Work request: For the data below, restate word for word only the lines from the line containing "above 1 at 38.6%" through the line containing "Area at 4.27%", both ends included.

──────── Provided entries

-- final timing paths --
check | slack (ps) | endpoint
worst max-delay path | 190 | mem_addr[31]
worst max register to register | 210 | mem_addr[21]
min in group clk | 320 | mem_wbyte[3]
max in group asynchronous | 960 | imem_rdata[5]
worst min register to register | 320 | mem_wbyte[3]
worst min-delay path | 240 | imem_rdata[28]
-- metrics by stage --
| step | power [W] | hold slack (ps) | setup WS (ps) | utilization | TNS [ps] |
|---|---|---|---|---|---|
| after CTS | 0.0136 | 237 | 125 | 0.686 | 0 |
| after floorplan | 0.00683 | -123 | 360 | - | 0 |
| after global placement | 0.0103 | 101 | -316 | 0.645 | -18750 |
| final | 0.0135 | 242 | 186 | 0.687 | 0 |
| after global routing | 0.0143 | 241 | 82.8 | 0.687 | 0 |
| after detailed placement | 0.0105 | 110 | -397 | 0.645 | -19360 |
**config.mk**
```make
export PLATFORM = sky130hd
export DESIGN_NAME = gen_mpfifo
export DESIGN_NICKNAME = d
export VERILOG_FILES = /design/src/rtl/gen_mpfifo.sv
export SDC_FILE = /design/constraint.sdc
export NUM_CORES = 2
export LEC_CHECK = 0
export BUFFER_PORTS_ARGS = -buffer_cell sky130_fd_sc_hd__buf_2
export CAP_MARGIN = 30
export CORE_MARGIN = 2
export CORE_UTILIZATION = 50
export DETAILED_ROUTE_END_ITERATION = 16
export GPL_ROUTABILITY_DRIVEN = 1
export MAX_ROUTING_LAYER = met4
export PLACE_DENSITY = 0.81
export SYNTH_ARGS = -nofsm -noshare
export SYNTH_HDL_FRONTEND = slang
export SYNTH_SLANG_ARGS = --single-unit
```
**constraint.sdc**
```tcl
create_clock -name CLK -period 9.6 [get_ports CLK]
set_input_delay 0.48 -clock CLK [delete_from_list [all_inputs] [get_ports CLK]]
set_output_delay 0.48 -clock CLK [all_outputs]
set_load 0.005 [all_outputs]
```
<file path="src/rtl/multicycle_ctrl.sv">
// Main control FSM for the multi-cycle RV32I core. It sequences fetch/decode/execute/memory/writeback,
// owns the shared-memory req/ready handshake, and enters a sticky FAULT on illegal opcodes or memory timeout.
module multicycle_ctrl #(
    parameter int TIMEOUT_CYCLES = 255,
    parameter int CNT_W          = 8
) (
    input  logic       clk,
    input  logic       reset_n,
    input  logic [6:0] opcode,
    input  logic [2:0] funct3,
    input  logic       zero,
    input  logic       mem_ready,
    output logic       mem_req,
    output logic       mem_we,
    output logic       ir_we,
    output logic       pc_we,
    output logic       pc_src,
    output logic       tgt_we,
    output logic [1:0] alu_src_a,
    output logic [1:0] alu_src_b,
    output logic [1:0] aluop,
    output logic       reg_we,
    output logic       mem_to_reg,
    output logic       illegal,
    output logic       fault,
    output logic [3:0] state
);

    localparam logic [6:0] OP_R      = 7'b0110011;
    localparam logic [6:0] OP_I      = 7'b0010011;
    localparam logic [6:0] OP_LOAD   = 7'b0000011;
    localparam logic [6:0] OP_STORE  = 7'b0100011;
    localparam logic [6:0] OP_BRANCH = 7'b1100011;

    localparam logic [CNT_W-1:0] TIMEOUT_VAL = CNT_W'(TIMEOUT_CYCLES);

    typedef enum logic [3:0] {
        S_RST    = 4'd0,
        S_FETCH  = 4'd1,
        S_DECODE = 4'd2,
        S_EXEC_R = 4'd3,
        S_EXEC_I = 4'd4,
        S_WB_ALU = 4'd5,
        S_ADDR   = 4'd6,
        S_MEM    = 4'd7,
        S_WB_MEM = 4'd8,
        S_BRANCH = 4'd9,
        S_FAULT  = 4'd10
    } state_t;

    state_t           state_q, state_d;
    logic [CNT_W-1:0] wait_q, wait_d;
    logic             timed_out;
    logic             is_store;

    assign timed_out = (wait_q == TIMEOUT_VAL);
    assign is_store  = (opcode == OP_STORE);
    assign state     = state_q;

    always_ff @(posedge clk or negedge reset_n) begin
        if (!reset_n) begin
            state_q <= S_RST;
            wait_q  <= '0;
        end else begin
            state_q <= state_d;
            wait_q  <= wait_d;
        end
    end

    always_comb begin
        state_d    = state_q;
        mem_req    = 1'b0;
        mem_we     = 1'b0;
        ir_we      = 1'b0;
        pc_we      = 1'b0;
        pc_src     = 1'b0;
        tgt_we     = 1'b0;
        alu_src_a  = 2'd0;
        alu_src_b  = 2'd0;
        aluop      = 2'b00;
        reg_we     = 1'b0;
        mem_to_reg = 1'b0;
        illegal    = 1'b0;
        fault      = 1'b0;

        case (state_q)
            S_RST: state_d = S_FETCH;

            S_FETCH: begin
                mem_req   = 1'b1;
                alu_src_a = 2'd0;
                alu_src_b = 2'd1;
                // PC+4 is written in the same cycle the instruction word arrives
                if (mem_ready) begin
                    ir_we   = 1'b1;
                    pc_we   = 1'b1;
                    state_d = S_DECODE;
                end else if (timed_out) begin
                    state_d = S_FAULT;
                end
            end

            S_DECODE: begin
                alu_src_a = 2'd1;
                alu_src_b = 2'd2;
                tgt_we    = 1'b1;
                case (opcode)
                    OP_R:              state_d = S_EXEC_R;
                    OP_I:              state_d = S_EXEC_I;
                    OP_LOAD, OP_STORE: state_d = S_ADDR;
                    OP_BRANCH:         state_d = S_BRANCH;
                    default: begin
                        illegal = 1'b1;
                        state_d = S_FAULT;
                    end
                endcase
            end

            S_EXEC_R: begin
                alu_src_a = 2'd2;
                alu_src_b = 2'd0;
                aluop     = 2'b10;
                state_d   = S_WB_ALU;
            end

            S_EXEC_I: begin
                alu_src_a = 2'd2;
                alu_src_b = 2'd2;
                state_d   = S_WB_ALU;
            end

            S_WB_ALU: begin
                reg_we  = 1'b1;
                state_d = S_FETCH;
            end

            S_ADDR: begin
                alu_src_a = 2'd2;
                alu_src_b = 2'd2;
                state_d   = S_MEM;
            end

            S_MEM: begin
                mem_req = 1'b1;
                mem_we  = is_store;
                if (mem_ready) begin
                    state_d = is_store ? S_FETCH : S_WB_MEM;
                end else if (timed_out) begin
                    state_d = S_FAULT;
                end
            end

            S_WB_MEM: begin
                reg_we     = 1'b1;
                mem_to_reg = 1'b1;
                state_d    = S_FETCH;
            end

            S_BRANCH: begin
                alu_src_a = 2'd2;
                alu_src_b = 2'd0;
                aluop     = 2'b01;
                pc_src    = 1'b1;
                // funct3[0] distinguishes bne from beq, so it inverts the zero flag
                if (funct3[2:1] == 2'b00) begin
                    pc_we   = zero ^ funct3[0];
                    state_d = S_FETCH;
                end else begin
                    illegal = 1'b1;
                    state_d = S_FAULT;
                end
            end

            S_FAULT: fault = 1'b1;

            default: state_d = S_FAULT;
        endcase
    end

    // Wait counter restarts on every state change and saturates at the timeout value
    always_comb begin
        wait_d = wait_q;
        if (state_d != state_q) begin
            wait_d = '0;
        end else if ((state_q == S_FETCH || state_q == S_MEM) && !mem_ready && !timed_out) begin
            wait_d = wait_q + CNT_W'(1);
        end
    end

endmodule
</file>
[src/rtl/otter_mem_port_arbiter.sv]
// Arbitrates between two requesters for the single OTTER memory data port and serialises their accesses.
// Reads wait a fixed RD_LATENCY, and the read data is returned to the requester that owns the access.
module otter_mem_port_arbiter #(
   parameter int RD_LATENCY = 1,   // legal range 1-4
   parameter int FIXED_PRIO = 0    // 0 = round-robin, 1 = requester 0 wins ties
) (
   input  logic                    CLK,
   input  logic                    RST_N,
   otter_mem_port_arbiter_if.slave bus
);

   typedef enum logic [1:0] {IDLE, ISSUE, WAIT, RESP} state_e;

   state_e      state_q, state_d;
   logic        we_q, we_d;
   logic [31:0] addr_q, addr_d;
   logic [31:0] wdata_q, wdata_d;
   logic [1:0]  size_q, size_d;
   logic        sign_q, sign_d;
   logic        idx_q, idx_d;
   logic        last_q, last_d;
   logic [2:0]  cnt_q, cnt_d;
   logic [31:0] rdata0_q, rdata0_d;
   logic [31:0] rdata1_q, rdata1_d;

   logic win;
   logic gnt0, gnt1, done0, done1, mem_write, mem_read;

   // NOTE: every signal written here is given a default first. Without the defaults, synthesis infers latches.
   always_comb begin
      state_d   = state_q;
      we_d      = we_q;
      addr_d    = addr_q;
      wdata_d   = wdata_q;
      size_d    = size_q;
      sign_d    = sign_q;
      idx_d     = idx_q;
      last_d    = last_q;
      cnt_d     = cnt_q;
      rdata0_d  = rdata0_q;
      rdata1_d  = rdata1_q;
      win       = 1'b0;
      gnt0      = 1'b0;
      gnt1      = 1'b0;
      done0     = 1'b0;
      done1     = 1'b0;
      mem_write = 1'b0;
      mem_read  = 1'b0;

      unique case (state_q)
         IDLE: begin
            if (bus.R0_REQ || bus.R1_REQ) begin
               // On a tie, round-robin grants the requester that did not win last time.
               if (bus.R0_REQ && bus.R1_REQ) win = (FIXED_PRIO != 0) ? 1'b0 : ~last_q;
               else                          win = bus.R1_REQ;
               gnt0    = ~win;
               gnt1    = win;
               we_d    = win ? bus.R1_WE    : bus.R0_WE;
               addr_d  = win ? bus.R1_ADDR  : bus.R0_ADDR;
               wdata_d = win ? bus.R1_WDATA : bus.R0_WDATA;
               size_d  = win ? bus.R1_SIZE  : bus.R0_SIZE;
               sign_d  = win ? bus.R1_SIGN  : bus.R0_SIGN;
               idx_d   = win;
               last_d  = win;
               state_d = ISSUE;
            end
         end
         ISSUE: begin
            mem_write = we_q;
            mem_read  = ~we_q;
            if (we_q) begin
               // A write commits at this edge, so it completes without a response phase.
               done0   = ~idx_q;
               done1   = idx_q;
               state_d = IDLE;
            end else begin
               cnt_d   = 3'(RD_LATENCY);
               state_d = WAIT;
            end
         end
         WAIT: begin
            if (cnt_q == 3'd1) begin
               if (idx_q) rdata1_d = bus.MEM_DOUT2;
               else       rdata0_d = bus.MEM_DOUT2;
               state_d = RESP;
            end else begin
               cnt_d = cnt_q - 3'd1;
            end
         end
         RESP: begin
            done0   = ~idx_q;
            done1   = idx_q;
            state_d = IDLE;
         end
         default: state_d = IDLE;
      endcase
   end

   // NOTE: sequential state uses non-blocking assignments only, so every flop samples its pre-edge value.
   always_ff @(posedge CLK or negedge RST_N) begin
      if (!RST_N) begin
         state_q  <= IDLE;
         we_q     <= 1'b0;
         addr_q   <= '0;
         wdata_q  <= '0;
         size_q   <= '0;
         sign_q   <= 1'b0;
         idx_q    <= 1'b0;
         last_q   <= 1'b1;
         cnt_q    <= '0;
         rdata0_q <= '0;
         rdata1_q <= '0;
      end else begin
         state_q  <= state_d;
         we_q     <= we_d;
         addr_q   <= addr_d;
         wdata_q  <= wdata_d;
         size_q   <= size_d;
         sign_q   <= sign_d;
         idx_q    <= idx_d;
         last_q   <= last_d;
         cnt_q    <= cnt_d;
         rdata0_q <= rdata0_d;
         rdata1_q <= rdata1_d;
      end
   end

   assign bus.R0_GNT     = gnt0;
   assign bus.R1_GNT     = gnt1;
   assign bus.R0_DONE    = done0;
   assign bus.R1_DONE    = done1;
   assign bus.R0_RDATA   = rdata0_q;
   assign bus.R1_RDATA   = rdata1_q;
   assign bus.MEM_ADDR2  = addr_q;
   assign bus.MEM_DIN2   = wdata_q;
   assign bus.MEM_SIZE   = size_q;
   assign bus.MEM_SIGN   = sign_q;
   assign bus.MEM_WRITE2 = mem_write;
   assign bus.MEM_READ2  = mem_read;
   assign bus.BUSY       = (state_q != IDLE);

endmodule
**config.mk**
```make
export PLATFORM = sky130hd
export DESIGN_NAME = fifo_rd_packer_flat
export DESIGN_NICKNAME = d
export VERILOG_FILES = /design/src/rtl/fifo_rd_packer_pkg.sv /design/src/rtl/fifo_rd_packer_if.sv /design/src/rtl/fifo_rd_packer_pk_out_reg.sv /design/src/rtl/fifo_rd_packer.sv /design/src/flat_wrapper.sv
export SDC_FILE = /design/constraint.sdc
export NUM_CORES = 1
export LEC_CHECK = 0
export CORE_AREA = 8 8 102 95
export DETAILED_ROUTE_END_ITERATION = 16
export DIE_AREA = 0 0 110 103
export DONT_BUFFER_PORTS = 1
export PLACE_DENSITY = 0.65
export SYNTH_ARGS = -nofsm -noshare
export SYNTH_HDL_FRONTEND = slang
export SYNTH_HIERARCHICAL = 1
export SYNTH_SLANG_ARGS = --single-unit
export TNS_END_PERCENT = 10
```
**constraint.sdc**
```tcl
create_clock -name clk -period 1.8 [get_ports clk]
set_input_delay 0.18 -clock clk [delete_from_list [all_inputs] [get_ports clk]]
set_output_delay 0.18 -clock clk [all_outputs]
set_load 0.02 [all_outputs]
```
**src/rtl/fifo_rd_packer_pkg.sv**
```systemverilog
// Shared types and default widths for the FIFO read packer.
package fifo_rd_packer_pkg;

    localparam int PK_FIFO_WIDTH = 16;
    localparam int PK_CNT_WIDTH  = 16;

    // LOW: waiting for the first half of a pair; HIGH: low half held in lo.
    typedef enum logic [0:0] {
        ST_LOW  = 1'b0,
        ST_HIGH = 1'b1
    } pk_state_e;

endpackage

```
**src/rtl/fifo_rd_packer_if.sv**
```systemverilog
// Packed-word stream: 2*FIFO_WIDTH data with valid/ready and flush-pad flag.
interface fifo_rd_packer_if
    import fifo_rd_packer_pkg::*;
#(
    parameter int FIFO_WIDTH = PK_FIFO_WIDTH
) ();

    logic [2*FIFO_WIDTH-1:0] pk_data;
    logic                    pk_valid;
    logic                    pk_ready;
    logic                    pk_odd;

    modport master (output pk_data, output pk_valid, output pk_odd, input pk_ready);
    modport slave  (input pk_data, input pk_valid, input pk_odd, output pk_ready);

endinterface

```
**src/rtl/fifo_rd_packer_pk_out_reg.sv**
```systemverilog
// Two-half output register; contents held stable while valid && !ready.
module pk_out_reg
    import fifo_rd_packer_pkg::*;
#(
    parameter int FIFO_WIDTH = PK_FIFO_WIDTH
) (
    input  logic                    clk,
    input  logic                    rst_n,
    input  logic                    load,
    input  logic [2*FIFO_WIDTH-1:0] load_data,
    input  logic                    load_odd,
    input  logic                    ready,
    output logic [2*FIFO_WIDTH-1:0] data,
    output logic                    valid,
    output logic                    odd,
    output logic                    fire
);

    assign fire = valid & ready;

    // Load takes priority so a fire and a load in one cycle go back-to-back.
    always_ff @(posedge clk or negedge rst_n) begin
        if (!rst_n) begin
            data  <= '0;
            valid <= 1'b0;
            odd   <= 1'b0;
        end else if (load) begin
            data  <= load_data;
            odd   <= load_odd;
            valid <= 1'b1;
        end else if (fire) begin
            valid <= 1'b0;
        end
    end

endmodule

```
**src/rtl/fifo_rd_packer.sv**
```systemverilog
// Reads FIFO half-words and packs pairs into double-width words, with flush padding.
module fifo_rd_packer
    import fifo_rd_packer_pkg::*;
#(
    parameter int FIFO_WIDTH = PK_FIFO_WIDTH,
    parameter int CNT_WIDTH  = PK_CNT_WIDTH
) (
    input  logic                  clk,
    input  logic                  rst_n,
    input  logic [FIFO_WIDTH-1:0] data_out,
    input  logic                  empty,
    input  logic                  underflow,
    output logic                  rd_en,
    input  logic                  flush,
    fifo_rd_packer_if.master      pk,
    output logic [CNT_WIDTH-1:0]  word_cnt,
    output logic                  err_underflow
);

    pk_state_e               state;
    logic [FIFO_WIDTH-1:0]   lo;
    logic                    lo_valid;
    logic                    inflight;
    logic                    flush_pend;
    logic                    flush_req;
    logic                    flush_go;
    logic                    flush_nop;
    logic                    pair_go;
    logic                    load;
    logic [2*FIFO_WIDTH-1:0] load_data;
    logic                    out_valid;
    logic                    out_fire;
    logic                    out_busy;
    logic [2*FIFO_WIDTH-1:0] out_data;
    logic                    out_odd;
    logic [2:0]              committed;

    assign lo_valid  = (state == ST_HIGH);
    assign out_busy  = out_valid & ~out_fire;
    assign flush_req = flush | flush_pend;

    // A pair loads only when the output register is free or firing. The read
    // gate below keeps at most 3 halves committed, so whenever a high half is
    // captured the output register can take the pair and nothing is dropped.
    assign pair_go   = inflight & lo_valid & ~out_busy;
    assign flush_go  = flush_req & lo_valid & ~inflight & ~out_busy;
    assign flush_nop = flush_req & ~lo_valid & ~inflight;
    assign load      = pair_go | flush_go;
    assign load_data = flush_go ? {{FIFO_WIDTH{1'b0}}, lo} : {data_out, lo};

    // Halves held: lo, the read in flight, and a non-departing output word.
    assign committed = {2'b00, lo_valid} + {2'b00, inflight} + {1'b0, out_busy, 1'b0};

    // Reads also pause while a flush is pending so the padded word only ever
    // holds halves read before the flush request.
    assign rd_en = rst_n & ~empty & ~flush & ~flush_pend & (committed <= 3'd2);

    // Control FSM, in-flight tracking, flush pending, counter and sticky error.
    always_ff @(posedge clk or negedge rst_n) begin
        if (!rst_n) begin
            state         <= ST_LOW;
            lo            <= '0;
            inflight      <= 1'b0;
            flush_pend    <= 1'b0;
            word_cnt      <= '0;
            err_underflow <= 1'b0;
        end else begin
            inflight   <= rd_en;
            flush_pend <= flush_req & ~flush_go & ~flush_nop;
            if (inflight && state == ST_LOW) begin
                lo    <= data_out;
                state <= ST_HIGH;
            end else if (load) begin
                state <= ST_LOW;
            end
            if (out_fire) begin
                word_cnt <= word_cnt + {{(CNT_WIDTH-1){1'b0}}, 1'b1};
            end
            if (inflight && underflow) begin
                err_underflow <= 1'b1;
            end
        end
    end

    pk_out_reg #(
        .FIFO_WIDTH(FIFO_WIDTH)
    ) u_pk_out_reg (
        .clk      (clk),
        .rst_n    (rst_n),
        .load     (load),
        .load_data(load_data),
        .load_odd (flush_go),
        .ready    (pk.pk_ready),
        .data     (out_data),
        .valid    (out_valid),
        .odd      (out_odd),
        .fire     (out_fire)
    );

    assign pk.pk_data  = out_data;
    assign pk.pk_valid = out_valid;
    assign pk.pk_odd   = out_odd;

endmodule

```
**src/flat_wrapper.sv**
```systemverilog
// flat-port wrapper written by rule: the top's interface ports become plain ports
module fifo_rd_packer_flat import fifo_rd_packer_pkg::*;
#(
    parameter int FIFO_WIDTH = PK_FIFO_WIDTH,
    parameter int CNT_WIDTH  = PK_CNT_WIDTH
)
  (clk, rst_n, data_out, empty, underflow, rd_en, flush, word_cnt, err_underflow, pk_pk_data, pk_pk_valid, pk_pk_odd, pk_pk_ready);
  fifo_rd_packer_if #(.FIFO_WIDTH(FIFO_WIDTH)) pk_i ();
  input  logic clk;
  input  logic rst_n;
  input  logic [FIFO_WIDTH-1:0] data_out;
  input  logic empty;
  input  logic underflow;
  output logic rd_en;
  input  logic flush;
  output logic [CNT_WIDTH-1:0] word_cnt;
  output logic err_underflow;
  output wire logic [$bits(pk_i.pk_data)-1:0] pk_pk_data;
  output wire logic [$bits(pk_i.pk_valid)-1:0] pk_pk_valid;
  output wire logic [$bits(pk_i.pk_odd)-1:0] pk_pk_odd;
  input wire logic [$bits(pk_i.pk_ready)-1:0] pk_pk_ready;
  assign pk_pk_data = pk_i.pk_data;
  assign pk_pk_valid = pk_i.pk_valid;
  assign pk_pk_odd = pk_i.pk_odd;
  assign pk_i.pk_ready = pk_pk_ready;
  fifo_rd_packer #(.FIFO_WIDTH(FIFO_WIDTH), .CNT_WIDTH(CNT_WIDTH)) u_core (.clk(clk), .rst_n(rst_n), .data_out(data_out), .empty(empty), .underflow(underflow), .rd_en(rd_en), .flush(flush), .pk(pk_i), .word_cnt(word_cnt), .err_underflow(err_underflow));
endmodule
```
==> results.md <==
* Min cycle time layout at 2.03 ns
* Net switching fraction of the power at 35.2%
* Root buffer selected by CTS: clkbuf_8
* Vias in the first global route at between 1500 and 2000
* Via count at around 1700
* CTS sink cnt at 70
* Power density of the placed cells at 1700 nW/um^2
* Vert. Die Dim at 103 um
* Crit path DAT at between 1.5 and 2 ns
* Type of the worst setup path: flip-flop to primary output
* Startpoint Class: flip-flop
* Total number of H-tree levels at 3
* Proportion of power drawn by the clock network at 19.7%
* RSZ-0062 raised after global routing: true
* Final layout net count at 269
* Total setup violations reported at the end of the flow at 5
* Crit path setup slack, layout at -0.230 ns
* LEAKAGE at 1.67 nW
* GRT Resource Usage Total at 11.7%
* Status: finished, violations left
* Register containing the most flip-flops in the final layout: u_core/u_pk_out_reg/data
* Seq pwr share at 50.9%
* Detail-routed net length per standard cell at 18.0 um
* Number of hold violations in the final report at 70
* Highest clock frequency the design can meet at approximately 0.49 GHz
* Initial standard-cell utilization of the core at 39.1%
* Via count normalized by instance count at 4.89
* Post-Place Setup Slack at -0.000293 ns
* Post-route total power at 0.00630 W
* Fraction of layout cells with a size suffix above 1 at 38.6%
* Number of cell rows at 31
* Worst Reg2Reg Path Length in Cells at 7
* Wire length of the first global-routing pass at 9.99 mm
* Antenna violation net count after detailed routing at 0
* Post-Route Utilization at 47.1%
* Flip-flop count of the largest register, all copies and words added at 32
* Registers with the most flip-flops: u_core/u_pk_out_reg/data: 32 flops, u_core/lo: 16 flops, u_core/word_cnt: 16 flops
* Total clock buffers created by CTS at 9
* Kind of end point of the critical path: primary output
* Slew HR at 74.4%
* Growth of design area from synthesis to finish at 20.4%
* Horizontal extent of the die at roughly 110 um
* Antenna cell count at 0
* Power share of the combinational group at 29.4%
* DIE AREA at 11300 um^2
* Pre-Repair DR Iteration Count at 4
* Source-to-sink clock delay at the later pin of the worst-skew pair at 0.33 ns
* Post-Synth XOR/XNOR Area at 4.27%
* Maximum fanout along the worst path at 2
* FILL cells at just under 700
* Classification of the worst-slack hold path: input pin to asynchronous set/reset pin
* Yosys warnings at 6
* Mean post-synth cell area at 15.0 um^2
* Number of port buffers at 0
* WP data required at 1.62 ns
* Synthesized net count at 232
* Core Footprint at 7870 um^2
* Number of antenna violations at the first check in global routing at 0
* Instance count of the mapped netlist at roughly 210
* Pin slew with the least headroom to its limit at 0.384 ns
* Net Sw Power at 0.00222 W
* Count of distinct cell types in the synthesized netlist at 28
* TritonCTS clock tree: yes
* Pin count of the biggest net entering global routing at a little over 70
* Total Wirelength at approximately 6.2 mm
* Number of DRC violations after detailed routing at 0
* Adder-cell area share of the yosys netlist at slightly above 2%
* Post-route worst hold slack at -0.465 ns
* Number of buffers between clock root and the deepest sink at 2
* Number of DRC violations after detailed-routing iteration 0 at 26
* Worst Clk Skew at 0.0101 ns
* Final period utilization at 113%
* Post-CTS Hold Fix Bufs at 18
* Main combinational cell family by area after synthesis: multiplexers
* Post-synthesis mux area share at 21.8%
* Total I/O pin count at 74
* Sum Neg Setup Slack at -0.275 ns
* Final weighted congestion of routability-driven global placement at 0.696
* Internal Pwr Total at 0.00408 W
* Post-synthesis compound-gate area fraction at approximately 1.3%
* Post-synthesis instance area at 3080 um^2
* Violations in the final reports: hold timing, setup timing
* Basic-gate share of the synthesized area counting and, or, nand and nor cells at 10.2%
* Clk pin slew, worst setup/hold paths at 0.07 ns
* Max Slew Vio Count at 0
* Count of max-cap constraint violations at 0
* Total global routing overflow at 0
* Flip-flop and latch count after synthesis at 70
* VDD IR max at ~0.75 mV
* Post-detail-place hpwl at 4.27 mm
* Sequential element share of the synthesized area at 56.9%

────────────────

Exercise output:
* Fraction of layout cells with a size suffix above 1 at 38.6%
* Number of cell rows at 31
* Worst Reg2Reg Path Length in Cells at 7
* Wire length of the first global-routing pass at 9.99 mm
* Antenna violation net count after detailed routing at 0
* Post-Route Utilization at 47.1%
* Flip-flop count of the largest register, all copies and words added at 32
* Registers with the most flip-flops: u_core/u_pk_out_reg/data: 32 flops, u_core/lo: 16 flops, u_core/word_cnt: 16 flops
* Total clock buffers created by CTS at 9
* Kind of end point of the critical path: primary output
* Slew HR at 74.4%
* Growth of design area from synthesis to finish at 20.4%
* Horizontal extent of the die at roughly 110 um
* Antenna cell count at 0
* Power share of the combinational group at 29.4%
* DIE AREA at 11300 um^2
* Pre-Repair DR Iteration Count at 4
* Source-to-sink clock delay at the later pin of the worst-skew pair at 0.33 ns
* Post-Synth XOR/XNOR Area at 4.27%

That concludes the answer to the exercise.